The occurrence of mineral oil hydrocarbons (MOH) traces in food and especially in edible oils and fats has raised public concern [1]. Hydrocarbons of petrogenic origin are composed of varying ratios of saturated mineral oil hydrocarbons (MOSH) and aromatic mineral oil hydrocarbons (MOAH). The MOSH group consists of numerous mostly branched but also unbranched open-chain hydrocarbons, also named paraffins, and of cycloalkanes with varying alkylation patterns, the so-called naphthenes [2,3]. MOAH comprise aromatic hydrocarbons with one or more aromatic ring systems which are nearly exclusively alkylated [2,4]. MOH sources of relevance include depending on the food matrix printing inks released from recycled packaging, as well as lubricating oils and greases [5], [6], [7], [8], [9] either used as processing aids or present as general background contamination in the environment [10]. In cases, the determination of the respective contamination origin may pose a challenge [10]. MOH tend to accumulate in the human body [5], [6], [7] and the MOAH fraction is suspected to display toxicity [11]. Currently, there are no legal limits for MOH in foodstuff but recommendations have been issued by the European Food Safety Agency and the German Federal Institute for risk assessment (BfR) to minimise mineral oil residues in foods [6,8] and the Standing Committee on Plants, Animals, Food and Feed (SCoPAFF) of the European Commission [12]. The SCoPAFF recommendations are expected to be adopted as official regulation. MOH quantification is meanwhile done routinely using automated liquid chromatography-gas chromatography-flame ionisation detection (LC-GC-FID) procedures including integrated sample preparation for the epoxidation of interfering natural olefins and aluminium oxide treatment for the removal of biogenic n-alkanes, enabling high sample-throughput at reduced contamination risk [13]. Standardisation and improvement of sample preparation are currently ongoing [14,15,16,17].

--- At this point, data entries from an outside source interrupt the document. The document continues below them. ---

[src/rtl/instr_fetch.sv]
// Instruction fetch stage: owns the PC, issues one instruction-memory read at a
// time and holds the fetched word for decode under a valid/ready handshake.
module instr_fetch #(
  parameter logic [31:0] RESET_PC = 32'h0000_0000
) (
  input  logic        clk,
  input  logic        reset,
  output logic        imem_req,
  output logic [31:0] imem_addr,
  input  logic        imem_rvalid,
  input  logic [31:0] imem_rdata,
  output logic [31:0] Instr,
  output logic [5:0]  Op,
  output logic [5:0]  Funct,
  output logic [31:0] PC,
  output logic [31:0] PCPlus4,
  output logic        InstrValid,
  input  logic        InstrReady,
  input  logic        Redirect,
  input  logic [31:0] RedirectPC
);

  // Handshake: decode takes Instr/PC in any cycle where InstrValid & InstrReady;
  // InstrValid never drops without a transfer except on Redirect or reset.
  typedef enum logic [1:0] {IDLE, FETCH, WAIT, HOLD} state_t;

  state_t      state, state_next;
  logic [31:0] fetch_pc, fetch_pc_next;
  logic        kill, kill_next;
  logic [31:0] instr_next, pc_next;
  logic        valid_next;
  logic [31:0] redirect_pc;

  assign redirect_pc = RedirectPC & 32'hFFFF_FFFC;

  always_ff @(posedge clk) begin
    if (reset) begin
      state      <= IDLE;
      fetch_pc   <= RESET_PC;
      kill       <= 1'b0;
      Instr      <= 32'h0;
      PC         <= 32'h0;
      InstrValid <= 1'b0;
    end else begin
      state      <= state_next;
      fetch_pc   <= fetch_pc_next;
      kill       <= kill_next;
      Instr      <= instr_next;
      PC         <= pc_next;
      InstrValid <= valid_next;
    end
  end

  always_comb begin
    state_next    = state;
    fetch_pc_next = fetch_pc;
    kill_next     = kill;
    instr_next    = Instr;
    pc_next       = PC;
    valid_next    = InstrValid;
    case (state)
      IDLE:  state_next = FETCH;
      FETCH: begin
        state_next = WAIT;
        if (Redirect) kill_next = 1'b1;
      end
      WAIT: begin
        if (imem_rvalid) begin
          // A response is dropped if it was killed earlier or a redirect lands now.
          if (kill || Redirect) begin
            kill_next  = 1'b0;
            state_next = FETCH;
          end else begin
            instr_next    = imem_rdata;
            pc_next       = fetch_pc;
            valid_next    = 1'b1;
            fetch_pc_next = fetch_pc + 32'd4;
            state_next    = HOLD;
          end
        end else if (Redirect) begin
          kill_next = 1'b1;
        end
      end
      HOLD: begin
        if (Redirect || InstrReady) begin
          valid_next = 1'b0;
          state_next = FETCH;
        end
      end
      default: state_next = IDLE;
    endcase
    if (Redirect) fetch_pc_next = redirect_pc;
  end

  assign imem_req  = (state == FETCH);
  assign imem_addr = imem_req ? fetch_pc : 32'h0;
  assign Op        = Instr[31:26];
  assign Funct     = Instr[5:0];
  assign PCPlus4   = PC + 32'd4;

endmodule

[config.mk]
export PLATFORM = sky130hd
export DESIGN_NAME = instr_fetch
export DESIGN_NICKNAME = d
export VERILOG_FILES = /design/src/rtl/instr_fetch.sv
export SDC_FILE = /design/constraint.sdc
export NUM_CORES = 1
export LEC_CHECK = 0
export CORE_UTILIZATION = 44
export DETAILED_ROUTE_END_ITERATION = 7
export PLACE_DENSITY = 0.81
export SLEW_MARGIN = 10
export SYNTH_ARGS = -nofsm -noshare
export SYNTH_HDL_FRONTEND = slang
export SYNTH_SLANG_ARGS = --single-unit
[constraint.sdc]
create_clock -name clk -period 2.6 [get_ports clk]
set_input_delay 0.78 -clock clk [delete_from_list [all_inputs] [get_ports clk]]
set_output_delay 0.78 -clock clk [all_outputs]
set_load 0.01 [all_outputs]
==> out/metrics.yaml <==
synth-compound-area-share_pct: 15.7
cts.clk_slew.worst_paths_ns: 0.07
synthMuxAreaShare_pct: 0.215
htreeDepth: 3
slowest_stage: "dfxtp_2"
worstPathArrival_ns: 1.90
period_share_pct: 103
avgSynthCellArea_um2: 7.66
ff2ff_setup_slack_ns: 0.32
synth_top_area_cell: "dfxtp_1"
ios: 211
cp_common_cell: "buf_4"
violations: "design-rule violations, negative setup slack"
cts_root_buf: "clkbuf_16"
status: "finished with violations"
drtAntennaViolNets: 0
synth_fa_ha_area_share_pct: 1.19
placementRows: 39
r2r-end: "fetch_pc[22]$_SDFFE_PP0P_"
ir_drop_v: 0.000271
synth_top_family_by_area: "simple AND/OR/NAND/NOR gates"
crit_path_start_kind: "flop"
finalSetupViolations: 4
fmax_ghz: 0.373
worst_hold_slack_ns: 0.455
clock-sinks: 96
r2r-start: "fetch_pc[2]$_SDFFE_PP0P_"
finalCriticalPeriod_ns: 2.68
p_leak_nw: 3.47
slew_violations: 0
grtUsageTotal_pct: 28.9
postSynthCellCount: 684
worst_hold_path_type: "reg -> reg"
synthDistinctLibCells: 65
cts_tree: "built"
synthTopCellsByArea: "dfxtp_1 (37%), nand2_1 (11%), a21oi_1 (7.2%)"
vias_per_cell: 5.55
fillers: 901
critPathMaxFanout: 6
path_class: "reg -> out"
cp-endpoint: "PCPlus4[23]"
wl_per_cell_um: 17.0
gp_congestion: 0.888
antenna_found_initial: 0
final_common_cell: "nand2_1"
fin_skew_ns: 0.00834
placed_area_um2: 7620
worstMarginPinSlew_ns: 0.711
diodes: 0
final_util_pct: 72.0
clockBufferDepth: 2
die_y_um: 111
required_ns: 1.82
r2r_cells: 5
cts_made_buffers: 9
grt_setup_unrepaired: "yes"
end_kind: "output port"
routed_wl_um: 18100
p_int_mw: 2.49
p_seq_share_pct: 47.5
async_flop_share_pct: 0
syn_area_um2: 5240
drtIter0Drc: 527
grt_pass1_vias: 5714
globalRouteOverflowTotal: 0
combPwrFrac_pct: 12.7
hold-path-cell-count: 2
design_area_um2: 8290
synth_edf_count: 0
area_delta_synth_final_pct: 58.2
grt_first_pass_wirelength_um: 28900
grt_max_degree: 92
synth_xor_area_share_pct: 5.35
slew_headroom_pct: 52.1
clock_latency_ns: 0.34
dieArea_um2: 12300
synth_warnings: 0
power_frac_clock_pct: 39.8
hpwlAfterDp_um: 12600
ys_ff_latch: 96
cp-startpoint: "PC[9]$_SDFFE_PP0P_"
place_ws_ns: -0.245
synth-seq-area-share_pct: 36.7
power.switching_uw: 828
netlist.area_leader.share_pct: 36.7
synthSimpleGateAreaFrac_pct: 32.1
nets: 988
p_sw_share_pct: 24.9
initial_core_util_pct: 45.5
hold_violations: 0
cap_violations: 0
port_buffers: 202
ys.flop_type: "dfxtp_1"
via_count: 5895
dieWidth_um: 111
drive_gt1_share_pct: 18.2
critical_path.cell_chain: "and4_4 > nand4_1 > buf_6 > buf_4 > buf_4 > nor4_4 > xor2_1 > buf_2"
fin_ws_ns: -0.0804
final_cell_mix: "nand2_1 (155), clkdlybuf4s50_1 (144), dfxtp_1 (87), a21oi_1 (75), buf_4 (67)"
max_stage_delay_ns: 0.33
tns_ns: -0.183
drcViolationCount: 30
core_um2: 11500
power_density_nw_per_um2: 401
dr.pass1.iters: 8
===== src/rtl/multicycle_control.sv =====
// Multicycle MIPS-subset control FSM with memory wait timeout and sticky ERROR.
module multicycle_control #(
   parameter int ALUCTL_W = 4,
   parameter int WAIT_W   = 4,
   parameter int TIMEOUT  = 15
) (
   input logic                clk,
   input logic                rst,
   multicycle_control_if.slave bus
);
   typedef enum logic [3:0] {
      FETCH = 4'd0, DECODE = 4'd1, EXEC_R = 4'd2, EXEC_I = 4'd3,
      MEM_ADDR = 4'd4, MEM_RD = 4'd5, MEM_WR = 4'd6, WB_R = 4'd7,
      WB_I = 4'd8, WB_MEM = 4'd9, BRANCH = 4'd10, JUMP = 4'd11,
      ERROR = 4'd15
   } state_e;

   localparam logic [3:0] ALU_AND = 4'b0000, ALU_OR  = 4'b0001, ALU_ADD = 4'b0010,
                          ALU_SUB = 4'b0110, ALU_SLT = 4'b0111, ALU_NOR = 4'b1100;
   localparam logic [5:0] OP_R = 6'b000000, OP_LW = 6'b100011, OP_SW = 6'b101011,
                          OP_BEQ = 6'b000100, OP_BNE = 6'b000101, OP_J = 6'b000010,
                          OP_JAL = 6'b000011, OP_ADDI = 6'b001000, OP_ANDI = 6'b001100,
                          OP_ORI = 6'b001101, OP_SLTI = 6'b001010, OP_LUI = 6'b001111;
   localparam logic [WAIT_W-1:0] WAIT_MAX = '1;
   localparam logic [WAIT_W-1:0] WAIT_TO  = WAIT_W'(TIMEOUT);

   state_e            state_q, state_d;
   logic [WAIT_W-1:0] wait_q, wait_d;
   logic [5:0]        op_q, fn_q;
   logic              waiting;
   logic [3:0]        ctl4;

   always_comb begin
      state_d = state_q;
      waiting = 1'b0;
      case (state_q)
         FETCH: begin
            waiting = 1'b1;
            if (bus.mem_ready)         state_d = DECODE;
            else if (wait_q == WAIT_TO) state_d = ERROR;
         end
         // DECODE looks at the live opcode; it is latched for later states.
         DECODE: begin
            case (bus.opcode)
               OP_R:                                      state_d = EXEC_R;
               OP_LW, OP_SW:                              state_d = MEM_ADDR;
               OP_BEQ, OP_BNE:                            state_d = BRANCH;
               OP_J, OP_JAL:                              state_d = JUMP;
               OP_ADDI, OP_ANDI, OP_ORI, OP_SLTI, OP_LUI: state_d = EXEC_I;
               default:                                   state_d = ERROR;
            endcase
         end
         EXEC_R: begin
            case (fn_q)
               6'b100000, 6'b100010, 6'b100100,
               6'b100101, 6'b100111, 6'b101010: state_d = WB_R;
               default:                         state_d = ERROR;
            endcase
         end
         EXEC_I:   state_d = WB_I;
         MEM_ADDR: state_d = (op_q == OP_LW) ? MEM_RD : MEM_WR;
         MEM_RD: begin
            waiting = 1'b1;
            if (bus.mem_ready)         state_d = WB_MEM;
            else if (wait_q == WAIT_TO) state_d = ERROR;
         end
         MEM_WR: begin
            waiting = 1'b1;
            if (bus.mem_ready)         state_d = FETCH;
            else if (wait_q == WAIT_TO) state_d = ERROR;
         end
         WB_R, WB_I, WB_MEM, BRANCH, JUMP: state_d = FETCH;
         ERROR:   state_d = ERROR;
         default: state_d = ERROR;
      endcase

      wait_d = wait_q;
      if (state_d != state_q)                               wait_d = '0;
      else if (waiting && !bus.mem_ready && wait_q != WAIT_MAX) wait_d = wait_q + 1'b1;
   end

   always_ff @(posedge clk) begin
      if (rst) begin
         state_q <= FETCH;
         wait_q  <= '0;
         op_q    <= '0;
         fn_q    <= '0;
      end else begin
         state_q <= state_d;
         wait_q  <= wait_d;
         if (state_q == DECODE) begin
            op_q <= bus.opcode;
            fn_q <= bus.funct;
         end
      end
   end

   always_comb begin
      bus.pc_write   = 1'b0;
      bus.ir_write   = 1'b0;
      bus.mem_read   = 1'b0;
      bus.mem_write  = 1'b0;
      bus.reg_write  = 1'b0;
      bus.i_or_d     = 1'b0;
      bus.alu_src_a  = 1'b0;
      bus.imm_zext   = 1'b0;
      bus.reg_dst    = 2'd0;
      bus.mem_to_reg = 2'd0;
      bus.alu_src_b  = 2'd0;
      bus.pc_src     = 2'd0;
      ctl4           = ALU_AND;
      case (state_q)
         FETCH: begin
            bus.mem_read  = 1'b1;
            bus.alu_src_b = 2'd1;
            ctl4          = ALU_ADD;
            bus.ir_write  = bus.mem_ready;
            bus.pc_write  = bus.mem_ready;
         end
         DECODE: begin
            bus.alu_src_b = 2'd3;
            ctl4          = ALU_ADD;
         end
         EXEC_R: begin
            bus.alu_src_a = 1'b1;
            case (fn_q)
               6'b100000: ctl4 = ALU_ADD;
               6'b100010: ctl4 = ALU_SUB;
               6'b100100: ctl4 = ALU_AND;
               6'b100101: ctl4 = ALU_OR;
               6'b100111: ctl4 = ALU_NOR;
               6'b101010: ctl4 = ALU_SLT;
               default:   ctl4 = ALU_AND;
            endcase
         end
         WB_R: begin
            bus.reg_write = 1'b1;
            bus.reg_dst   = 2'd1;
         end
         EXEC_I: begin
            bus.alu_src_a = 1'b1;
            bus.alu_src_b = 2'd2;
            bus.imm_zext  = (op_q == OP_ANDI) || (op_q == OP_ORI);
            case (op_q)
               OP_ANDI: ctl4 = ALU_AND;
               OP_ORI:  ctl4 = ALU_OR;
               OP_SLTI: ctl4 = ALU_SLT;
               default: ctl4 = ALU_ADD;
            endcase
         end
         WB_I: begin
            bus.reg_write  = 1'b1;
            bus.imm_zext   = (op_q == OP_ANDI) || (op_q == OP_ORI);
            bus.mem_to_reg = (op_q == OP_LUI) ? 2'd3 : 2'd0;
         end
         MEM_ADDR: begin
            bus.alu_src_a = 1'b1;
            bus.alu_src_b = 2'd2;
            ctl4          = ALU_ADD;
         end
         MEM_RD: begin
            bus.mem_read = 1'b1;
            bus.i_or_d   = 1'b1;
         end
         WB_MEM: begin
            bus.reg_write  = 1'b1;
            bus.mem_to_reg = 2'd1;
         end
         MEM_WR: begin
            bus.mem_write = 1'b1;
            bus.i_or_d    = 1'b1;
         end
         BRANCH: begin
            bus.alu_src_a = 1'b1;
            ctl4          = ALU_SUB;
            bus.pc_src    = 2'd1;
            bus.pc_write  = (op_q == OP_BEQ) ? bus.zero : !bus.zero;
         end
         JUMP: begin
            bus.pc_write = 1'b1;
            bus.pc_src   = 2'd2;
            if (op_q == OP_JAL) begin
               bus.reg_write  = 1'b1;
               bus.reg_dst    = 2'd2;
               bus.mem_to_reg = 2'd2;
            end
         end
         default: ;
      endcase
   end

   assign bus.alu_ctl = ALUCTL_W'(ctl4);
   assign bus.error   = (state_q == ERROR);
   assign bus.state   = state_q;
endmodule
### src/rtl/phy_rx_pkg.sv
// Shared types and constants for the two-lane PHY receive controller.
// State encoding, default framing symbol and packed-word byte positions.
package phy_rx_pkg;

  typedef enum logic [1:0] {
    IDLE   = 2'd0,
    SEARCH = 2'd1,
    ACTIVE = 2'd2
  } state_t;

  localparam logic [7:0] COM_SYM_DEFAULT = 8'hBC;

  // Bit offset of each lane byte within the 32-bit packed word.
  localparam int LANE0_HI_LSB = 24;
  localparam int LANE1_HI_LSB = 16;
  localparam int LANE0_LO_LSB = 8;
  localparam int LANE1_LO_LSB = 0;

endpackage

### src/rtl/phy_rx_lane_pack.sv
// Two-phase byte packer: phase 0 captures the upper half, phase 1 emits the word.
// A clear discards any captured upper half and suppresses output.
module phy_rx_lane_pack
  import phy_rx_pkg::*;
(
  input  logic        clk_32f,
  input  logic        reset,
  input  logic        phase,
  input  logic        load,
  input  logic        clear,
  input  logic [7:0]  lane0,
  input  logic [7:0]  lane1,
  output logic [31:0] data_out,
  output logic        valid_out
);

  logic [7:0]  hi_lane0;
  logic [7:0]  hi_lane1;
  logic [31:0] word_next;

  // NOTE: every variable assigned in always_comb gets a default first so no latch is inferred.
  always_comb begin
    word_next                      = '0;
    word_next[LANE0_HI_LSB +: 8]   = hi_lane0;
    word_next[LANE1_HI_LSB +: 8]   = hi_lane1;
    word_next[LANE0_LO_LSB +: 8]   = lane0;
    word_next[LANE1_LO_LSB +: 8]   = lane1;
  end

  // NOTE: sequential state uses non-blocking assignments so all registers update together.
  always_ff @(posedge clk_32f) begin
    if (reset) begin
      hi_lane0  <= '0;
      hi_lane1  <= '0;
      data_out  <= '0;
      valid_out <= 1'b0;
    end else begin
      valid_out <= 1'b0;
      if (clear) begin
        hi_lane0 <= '0;
        hi_lane1 <= '0;
      end else if (load) begin
        if (!phase) begin
          hi_lane0 <= lane0;
          hi_lane1 <= lane1;
        end else begin
          data_out  <= word_next;
          valid_out <= 1'b1;
        end
      end
    end
  end

endmodule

MOSH and MOAH are typically separated by LC on a normal phase and then either transferred consecutively onto the same short (10 –15 m) GC column with a thin film (0.1-0.25 µm) via on-column-type interfacing [2,10,18,19,20] or separately onto two similar column configurations. Accordingly, either one or two flame ionisation detectors are employed. Though a number of alternative LC-GC interfacing concepts involving programmed temperature vaporising (PTV) have been described [21], commercial laboratories apply exclusively the standardised procedure according to EN 16995 [14] and ISO/DIS 20122 [15]. While some workers in the field use hydrogen as carrier gas [13,17] as suggested by EN 16995 [14] and that is considered superior due to the higher gas velocity in the precolumn [13], others, including some routine laboratories use helium [10,16,22], especially if FID is used in parallel to MS detection [23]. Instead, nitrogen is generally considered as a poor carrier gas. According to the van Deemter equation nitrogen has a low optimum of linear velocity which tends to increase the run time for sufficient separations and apparently has never been considered as carrier gas for LC-GC-FID analysis of MOSH/MOAH traces in the literature. Cost benefit considerations triggered the quest for a investigation of nitrogen as alternative to the usual carrier gases for the LC-GC-FID quantification of MOSH and MOAH with sufficient accuracy and sensitivity. For this purpose, neat mineral oils, (highly refined mineral oil, gear oil, engine oil with significant amounts of MOAH, two coconut oils and two infant formula samples each displaying MOSH/MOAH trace concentrations of practical relevance were employed. GC parameters were optimised for each carrier gas and the separation and quantification characteristics were compared and are discussed in regard to practical implications.